| EXERCISE DESCRIPTION |
Begin with the first line of the entries below and reproduce each line exactly, ending with the line that holds "r_idx == 6'd30".

| Data extracted from a collection |
===== src/rtl/gmii_video_rx.sv =====
// gmii_video_rx: GMII receive filter for Ethernet/IPv4/UDP video packets, unpacking the payload into pixel FIFO words.
module gmii_video_rx #(
  parameter logic [31:0] IPV4_DST      = 32'hC0A8_0001,
  parameter bit          CHECK_IP_DST  = 1'b0,
  parameter logic [15:0] DST_PORT      = 16'd12345,
  parameter logic [15:0] ETH_TYPE      = 16'h0800,
  parameter logic [7:0]  IP_VER        = 8'h45,
  parameter logic [7:0]  IP_PROTO      = 8'h11,
  parameter int          PIX_BYTES     = 2,
  parameter int          Y_BITS        = 11,
  parameter int          PAYLOAD_WORDS = 640
)(
  input  logic                          clk125,
  input  logic                          sys_rst,
  input  logic [7:0]                    rxd,
  input  logic                          rx_dv,
  input  logic                          rx_er,
  output logic [Y_BITS+8*PIX_BYTES:0]   datain,
  output logic                          recv_en,
  output logic                          packet_en,
  output logic                          line_done,
  output logic                          frame_err,
  output logic [15:0]                   pkt_ok_cnt,
  output logic [15:0]                   pkt_drop_cnt
);
  localparam int PW = 8*PIX_BYTES;
  typedef enum logic [2:0] {WAIT_IDLE, IDLE, HEADER, PAYLOAD, DROP} state_t;
  state_t r_state, w_next;
  logic [5:0] r_idx;
  logic [1:0] r_bcnt;
  logic [15:0] r_wcnt, r_ok_cnt, r_drop_cnt;
  logic [7:0] r_ylo, w_ip_byte;
  logic [Y_BITS-1:0] r_y;
  logic r_field, r_bad, r_recv_en, r_line_done, r_frame_err;
  logic [PW-1:0] r_pix, w_pix;
  logic [Y_BITS+PW:0] r_datain;
  logic w_in_frame, w_abort_dv, w_abort_er, w_ip_mis, w_mis, w_hdr_end, w_line_hdr;
  logic w_word, w_word_end, w_pkt_end, w_drop;
  always_comb begin
    w_in_frame = r_state == HEADER || r_state == PAYLOAD;
    w_abort_dv = w_in_frame && !rx_dv;
    w_abort_er = w_in_frame && rx_dv && rx_er;
    w_ip_byte  = r_idx == 6'd30 ? IPV4_DST[31:24] : r_idx == 6'd31 ? IPV4_DST[23:16] :
                 r_idx == 6'd32 ? IPV4_DST[15:8] : IPV4_DST[7:0];
    w_ip_mis   = CHECK_IP_DST && r_idx >= 6'd30 && r_idx <= 6'd33 && rxd != w_ip_byte;
    w_mis      = (r_idx == 6'd12 && rxd != ETH_TYPE[15:8]) || (r_idx == 6'd13 && rxd != ETH_TYPE[7:0]) ||
                 (r_idx == 6'd14 && rxd != IP_VER) || (r_idx == 6'd23 && rxd != IP_PROTO) ||
                 (r_idx == 6'd36 && rxd != DST_PORT[15:8]) || (r_idx == 6'd37 && rxd != DST_PORT[7:0]) || w_ip_mis;
    w_hdr_end  = r_state == HEADER && rx_dv && !rx_er && r_idx == 6'd42;
    w_line_hdr = r_state == PAYLOAD && rx_dv && !rx_er && r_idx == 6'd43;
    w_word     = r_state == PAYLOAD && rx_dv && !rx_er && r_idx != 6'd43;
    w_word_end = w_word && r_bcnt == 2'(PIX_BYTES-1);
    w_pkt_end  = w_word_end && r_wcnt == 16'(PAYLOAD_WORDS-1);
    w_drop     = w_abort_dv || w_abort_er || (w_hdr_end && r_bad);
    w_pix      = PW'({r_pix, rxd});
    w_next     = r_state;
    case (r_state)
      WAIT_IDLE: w_next = rx_dv ? WAIT_IDLE : IDLE;
      IDLE:      w_next = rx_dv && rxd == 8'hD5 ? HEADER : IDLE;
      HEADER:    w_next = !rx_dv ? IDLE : rx_er ? DROP : r_idx == 6'd42 ? (r_bad ? DROP : PAYLOAD) : HEADER;
      PAYLOAD:   w_next = !rx_dv ? IDLE : (rx_er || w_pkt_end) ? DROP : PAYLOAD;
      DROP:      w_next = rx_dv ? DROP : IDLE;
      default:   w_next = WAIT_IDLE;
    endcase
  end
  always_ff @(posedge clk125) begin
    if (sys_rst) begin
      r_state     <= WAIT_IDLE;
      r_idx       <= '0;
      r_bcnt      <= '0;
      r_wcnt      <= '0;
      r_ok_cnt    <= '0;
      r_drop_cnt  <= '0;
      r_ylo       <= '0;
      r_y         <= '0;
      r_field     <= 1'b0;
      r_bad       <= 1'b0;
      r_pix       <= '0;
      r_datain    <= '0;
      r_recv_en   <= 1'b0;
      r_line_done <= 1'b0;
      r_frame_err <= 1'b0;
    end else begin
      r_state     <= w_next;
      r_idx       <= r_state == IDLE ? 6'd0 : (w_in_frame && r_idx != 6'd44) ? r_idx + 6'd1 : r_idx;
      r_bad       <= r_state == HEADER ? r_bad | w_mis : 1'b0;
      r_bcnt      <= (r_state != PAYLOAD || w_word_end) ? 2'd0 : r_bcnt + 2'(w_word);
      r_wcnt      <= r_state != PAYLOAD ? 16'd0 : r_wcnt + 16'(w_word_end);
      r_ylo       <= w_hdr_end ? rxd : r_ylo;
      r_y         <= w_line_hdr ? Y_BITS'({rxd[3:0], r_ylo}) : r_y;
      r_field     <= w_line_hdr ? rxd[4] : r_field;
      r_pix       <= w_word ? w_pix : r_pix;
      r_datain    <= w_word_end ? {r_field, r_y, w_pix} : r_datain;
      r_recv_en   <= w_word_end;
      r_line_done <= w_pkt_end;
      r_frame_err <= w_abort_dv || w_abort_er;
      r_ok_cnt    <= r_ok_cnt + 16'(w_pkt_end && r_ok_cnt != 16'hFFFF);
      r_drop_cnt  <= r_drop_cnt + 16'(w_drop && r_drop_cnt != 16'hFFFF);
    end
  end
  assign datain       = r_datain;
  assign recv_en      = r_recv_en;
  assign packet_en    = r_state == PAYLOAD;
  assign line_done    = r_line_done;
  assign frame_err    = r_frame_err;
  assign pkt_ok_cnt   = r_ok_cnt;
  assign pkt_drop_cnt = r_drop_cnt;
endmodule


===== config.mk =====
export PLATFORM = sky130hd
export DESIGN_NAME = gmii_video_rx
export DESIGN_NICKNAME = d
export VERILOG_FILES = /design/src/rtl/gmii_video_rx.sv
export SDC_FILE = /design/constraint.sdc
export NUM_CORES = 1
export LEC_CHECK = 0
export ABC_AREA = 1
export BUFFER_PORTS_ARGS = -buffer_cell sky130_fd_sc_hd__buf_2
export CAP_MARGIN = 0
export CORE_ASPECT_RATIO = 0.9
export CORE_MARGIN = 1
export CORE_UTILIZATION = 57
export DETAILED_ROUTE_END_ITERATION = 8
export PLACE_DENSITY_LB_ADDON = 0.05
export SYNTH_ARGS = -nofsm -noshare
export SYNTH_HDL_FRONTEND = slang
export SYNTH_SLANG_ARGS = --single-unit

===== constraint.sdc =====
create_clock -name clk125 -period 2.9 [get_ports clk125]
set_input_delay 0.435 -clock clk125 [delete_from_list [all_inputs] [get_ports clk125]]
set_output_delay 0.435 -clock clk125 [all_outputs]
set_load 0.02 [all_outputs]

==> impl_metrics.toml <==
[run_status]
outcome = "complete, no violations"

[synthesis]
avgSynthCellArea_um2 = 7.474
synth-edff-count = 0
ys_types = 38
synthCells = 686
async_reset_ff_share_pct = 0
ys_seq_area_share_pct = 46.46
syn_area_um2 = 5127
mappedNetlistNets = 709
ys_seq_elements = 119
ys.flop_type = "dfxtp_1"
yosysWarnings = 0

[final_layout]
layout-drive-gt1-share_pct = 18.52
layout-area-overhead-vs-synth_pct = 21.06
final_nets = 793
antenna_cells = 0

[worst_hold_path]
holdPathStages = 3
worstHoldPathType = "input pin to flop"
hp-start = "rxd[5]"
min_to = "r_pix[5]"

[worst_setup_path]
cp-start-kind = "flop"
worst_setup_path_end_kind = "flop"
worstPathCellList = "inv_1, ha_1, inv_1, nor3_2, and2_1, nand2_1, a21oi_1, ha_1, ha_1, nand2_1, nor2_2, nand4_1, nor2_1, nand2_1, and3_1"
cp.arrival_ps = 3050
cp_max_fo = 5
r2r_slack_ps = 260
r2r_end = "pkt_drop_cnt[14]"
worstSetupPathType = "flop to flop"
crit_slowest_cell = "dfxtp_1"
worst-r2r-cell-count = 15
rr_startpoint = "r_idx[0]"
cp_top_family = "simple AND/OR/NAND/NOR gates"
required_ps = 3310
slowest_delay_ps = 360
critPathBufInv = 2

[drt]
drt_pass1_iterations = 6
vias_per_cell = 5.255
drc = 0
ant_nets = 0
drt_iter0_markers = 189
routed_wl_um = 11680
via_count = 4740
wl_per_cell_um = 12.94

[sta]
grt_setup_unrepaired = "false"
final.setup.tns_ps = 0
timing.final.crit_share_pct = 91.06
hold_viol_final = 0
report.final.slew_viol_count = 0
fmax_mhz = 378.7
setup_viol = 0
setup_slack_ps = 259.1
worst_slew_pin_slew_ps = 497.1
skew_ps = 18.01
period_minus_slack_ps = 2641
max-slew-margin-rel_pct = 66.86

[grt]
grt_start_max_net_pins = 32
grtUsageMet1_pct = 33.93
grt_pass1_vias = 4258
antenna_found_initial = 0
grt_util_met2_pct = 42.28
grt_pass1_wl_um = 19250
gr-max-usage-layer = "met2"
grtUsageTotal_pct = 26.36
met3_usage_pct = 5.716
overflow = 0

[floorplan]
die_y_um = 91.98
num_rows = 32
initial_core_util_pct = 59.29
die_w_um = 102.0
core_um2 = 8648
io_pins = 76
dieArea_um2 = 9379

[cts]
holdBufCountCts = 0
clk-insertion-delay-late_ps = 520
cts_made_buffers = 17
clock_sinks = 119
h-tree-depth = 4
cts_tree = "built"
root_buffer = "clkbuf_8"
cts_max_path_buffers = 2
clk_pin_slew_worst_paths_ps = 60

[pwr]
peakVddDrop_mv = 0.5215
p_leak_nw = 2.557
p_per_area_nw_per_um2 = 605.5

[placement]
dp_hpwl_um = 7989
io_buffers = 75
routabilityCongestion = 0.9119
post-place-ws_ps = 206.4

[flow_run]
drv_cap = 0
-- layer usage --
layer / up-vias / wire length, um
li1: 2428 / -
met1: 2158 / 5552
met2: 135 / 5409
met3: 19 / 499
met4: 0 / 212
met5: - / 0
-- metrics by stage --
stage | total power, mW | instance area [um^2] | hold WS [ps] | util (%) | instances
after floorplan | 1.715 | 5127 | 435.8 | - | 686
after global placement | 1.741 | 5577 | 448.8 | 64.48 | 867
after detailed placement | 1.742 | 5577 | 450.3 | 64.48 | 867
after CTS | 3.779 | 6157 | 246.3 | 71.20 | 899
after global routing | 3.873 | 6207 | 266.3 | 71.77 | 902
final | 3.759 | 6207 | 267.9 | 71.77 | 902
-- state kept, by name, summed over array words and instances, names as in the netlist, 2 cells and up --
register / count
r_y: 11
r_bcnt: 2
r_state: 3
datain: 28
r_pix: 8
r_ylo: 8
r_idx: 6
pkt_ok_cnt: 16
r_wcnt: 16
pkt_drop_cnt: 16
-- report_power, final --
group          switching (mW)  internal, mW  leakage [nW]  total, mW
registers             0.00156          1.64         0.958       1.64
clock network           0.806          1.24         0.272       2.05
logic                  0.0541        0.0174          1.33     0.0714
total                   0.861          2.90          2.56       3.76
-- kinds of logic (layout without fill, tap and decap cells) --
family	count (synthesis)	count (layout)	share of synthesized area (%)
xor+xnor	5	5	0.8542
simple gates	312	312	27.23
flops	119	119	46.46
buf+inv	99	196	8.272
fa+ha+maj	11	11	2.684
compound gates	140	140	14.49
-- Yosys cell counts (4+ instances only) --
library cell  instances  area [um^2]
ha_1                 11        137.6
nand4_1              10        62.56
a21oi_1              69        345.3
inv_2                 4        15.01
buf_2                 5        25.02
nor2_1               89        334.1
o21ai_0              51        255.2
nor3_1               16        80.08
clkbuf_1              7        26.28
nand3_1              35        175.2
a31oi_1               4        25.02
nor3b_1               7        52.55
dfxtp_1             119         2382
inv_1                75        281.5
nand2_1             127        476.7
a211oi_1              8        60.06
buf_4                 4        30.03
nor2_2                5        31.28
-- worst register-to-register path, stage by stage, from the launching register on --
cell and delay (ps):
dfxtp_1 360, inv_1 110, ha_1 150, inv_1 60
nor3_2 260, and2_1 180, nand2_1 60, a21oi_1 140
ha_1 190, ha_1 210, nand2_1 110, nor2_2 200
nand4_1 140, nor2_1 150, nand2_1 70, and3_1 170
-- cells in the final DEF, fill, tap and decap left out, drive strengths merged --
cell,synthesis,routed
a41oi,1,1
nand2,130,130
clkinv,0,1
buf,13,85
inv,79,86
bufinv,0,2
clkbuf,7,18
or2,4,4
a21oi,69,69
nand3,36,36
o21a,2,2
nand4,10,10
o22ai,1,1
nor2,97,97
clkinvlp,0,4
nand3b,2,2
a31oi,4,4
dfxtp,119,119
a211oi,9,9
xor2,2,2
and2,1,1
nor4,3,3
ha,11,11
o21ai,54,54
nor3,19,19
nor3b,7,7
and3,3,3
xnor2,3,3
-- repair_timing --
item / CTS / global route
endpoints found under the hold margin: 0 / 0
setup buffers: 0 / 3
gates resized for setup: 0 / 9
setup endpoints to repair: 0 / 8
-- final cells by class --
class,count,area (um^2)
fillers,710,2441
flip-flops and latches,119,2382
repair buffers,85,450.4
clock inverters,14,162.7
well taps,119,148.9
multi-input cells,468,2349
clock buffers,18,417.9
inverters,79,296.5
-- worst max-delay path by stage --
stage               startpoint                to  slack (ps)  cells after the start
finish                r_idx[0]  pkt_drop_cnt[14]         260                     15
global route          r_idx[0]  pkt_drop_cnt[11]           9                     14
CTS                   r_idx[0]  pkt_drop_cnt[11]         240                     14
detailed placement       rx_er    pkt_ok_cnt[14]         210                     17
global placement         rx_er    pkt_ok_cnt[14]         280                     17
floorplan             r_idx[0]  pkt_drop_cnt[14]         360                     17
(Power assumes the default switching activity.)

| ANSWER TO THE PROBLEM |
===== src/rtl/gmii_video_rx.sv =====
// gmii_video_rx: GMII receive filter for Ethernet/IPv4/UDP video packets, unpacking the payload into pixel FIFO words.
module gmii_video_rx #(
  parameter logic [31:0] IPV4_DST      = 32'hC0A8_0001,
  parameter bit          CHECK_IP_DST  = 1'b0,
  parameter logic [15:0] DST_PORT      = 16'd12345,
  parameter logic [15:0] ETH_TYPE      = 16'h0800,
  parameter logic [7:0]  IP_VER        = 8'h45,
  parameter logic [7:0]  IP_PROTO      = 8'h11,
  parameter int          PIX_BYTES     = 2,
  parameter int          Y_BITS        = 11,
  parameter int          PAYLOAD_WORDS = 640
)(
  input  logic                          clk125,
  input  logic                          sys_rst,
  input  logic [7:0]                    rxd,
  input  logic                          rx_dv,
  input  logic                          rx_er,
  output logic [Y_BITS+8*PIX_BYTES:0]   datain,
  output logic                          recv_en,
  output logic                          packet_en,
  output logic                          line_done,
  output logic                          frame_err,
  output logic [15:0]                   pkt_ok_cnt,
  output logic [15:0]                   pkt_drop_cnt
);
  localparam int PW = 8*PIX_BYTES;
  typedef enum logic [2:0] {WAIT_IDLE, IDLE, HEADER, PAYLOAD, DROP} state_t;
  state_t r_state, w_next;
  logic [5:0] r_idx;
  logic [1:0] r_bcnt;
  logic [15:0] r_wcnt, r_ok_cnt, r_drop_cnt;
  logic [7:0] r_ylo, w_ip_byte;
  logic [Y_BITS-1:0] r_y;
  logic r_field, r_bad, r_recv_en, r_line_done, r_frame_err;
  logic [PW-1:0] r_pix, w_pix;
  logic [Y_BITS+PW:0] r_datain;
  logic w_in_frame, w_abort_dv, w_abort_er, w_ip_mis, w_mis, w_hdr_end, w_line_hdr;
  logic w_word, w_word_end, w_pkt_end, w_drop;
  always_comb begin
    w_in_frame = r_state == HEADER || r_state == PAYLOAD;
    w_abort_dv = w_in_frame && !rx_dv;
    w_abort_er = w_in_frame && rx_dv && rx_er;
    w_ip_byte  = r_idx == 6'd30 ? IPV4_DST[31:24] : r_idx == 6'd31 ? IPV4_DST[23:16] :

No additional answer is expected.